ALPHA FINANCE- Jumbo: Cash shield against coronavirus

Jumbo

Cash shield against coronavirus
We lower Jumbo’s target price to €19.6/share (+39% total upside) from €25.4 previously, mainly on valuation grounds. We increase our WACC assumption to 8.6% from 6.5% previously, in order to account for the increase in the 10-year bond yields in the countries that Jumbo operates in (mainly due to the COVID-19 pandemic). Note that the majority of Jumbo’s physical store network was closed for c2 months, due to the coronavirus spread, thus we revisit our 2020 estimates. That said, we reiterate our ‘Buy’ rating on Jumbo, mainly based on its solid fundamentals that lead to considerable net cash position, while we believe that sales can rebound quickly on the back of the company’s store rollout plan.
Strong FY’19 results 
Jumbo recently released a strong set of FY’19 results (financial year that started on July 1, 2019 and completed on December 31, 2019), with net cash standing at €331mn. EBITDA settled at €161mn, up 15% yoy, mirroring top-line growth, while net profit reached €113mn, up 15% yoy. Gross margin rose by 30bps, standing at 51.1%, while EBITDA margin increased by c200bps, despite the strengthening of the USD against the EUR. Note that Jumbo had pre-announced the sales figure, which came in 7.5% higher yoy at €513mn. 

COVID-19 impact 
According to the management, Easter season traditionally accounts for 12% of annual sales, while each month of the lockdown (except for September and December) accounts for c5% of total. Additionally, the company expects a hit in consumption in most of 2020 due to the pandemic (EC’s latest forecasts call for 9.7% GDP contraction). As a result, there could be delays regarding the opening of stores in 2020, but the group will not deviate from its long-term network expansion strategy. On the other hand, the management clarified that the rent on their leased stores (c40% of total network) is defined as a percentage of turnover, implying no rent paid during lockdown.
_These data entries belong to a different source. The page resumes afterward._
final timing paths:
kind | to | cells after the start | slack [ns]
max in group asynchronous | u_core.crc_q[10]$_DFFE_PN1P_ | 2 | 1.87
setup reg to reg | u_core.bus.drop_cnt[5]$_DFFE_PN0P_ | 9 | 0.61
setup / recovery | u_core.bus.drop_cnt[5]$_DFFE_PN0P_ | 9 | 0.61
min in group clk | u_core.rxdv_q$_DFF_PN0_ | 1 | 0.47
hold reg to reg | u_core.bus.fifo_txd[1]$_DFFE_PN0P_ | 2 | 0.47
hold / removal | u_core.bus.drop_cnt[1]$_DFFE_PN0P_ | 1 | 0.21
Finally, the dividend policy remains unchanged, but the management warned that 2020 should be considered a lost year. 

Forecasts Highlights
Following management’s comments, we now expect revenues to decline by 20% yoy. In particular, we account for the closed stores in Greece and Cyprus and the restriction measures in Romania and Bulgaria (revenues down 55% yoy in Apr-May), as well as for the expected GDP decline. Additionally, we assume a more adverse EUR/USD rate, which impacts our gross margin assumption. As a result, we estimate EBITDA to drop by 27% yoy and net income is seen down 36% yoy. In 2021, we project sales to rebound at a large extent (up 29% yoy), on the back of both GDP growth and store rollout, while we upgrade our previous EBITDA margin assumptions due to IFRS 16 impact. Overall, we forecast 2020-24 sales, EBITDA and net income CAGR of 10%, 13% and 16% respectively.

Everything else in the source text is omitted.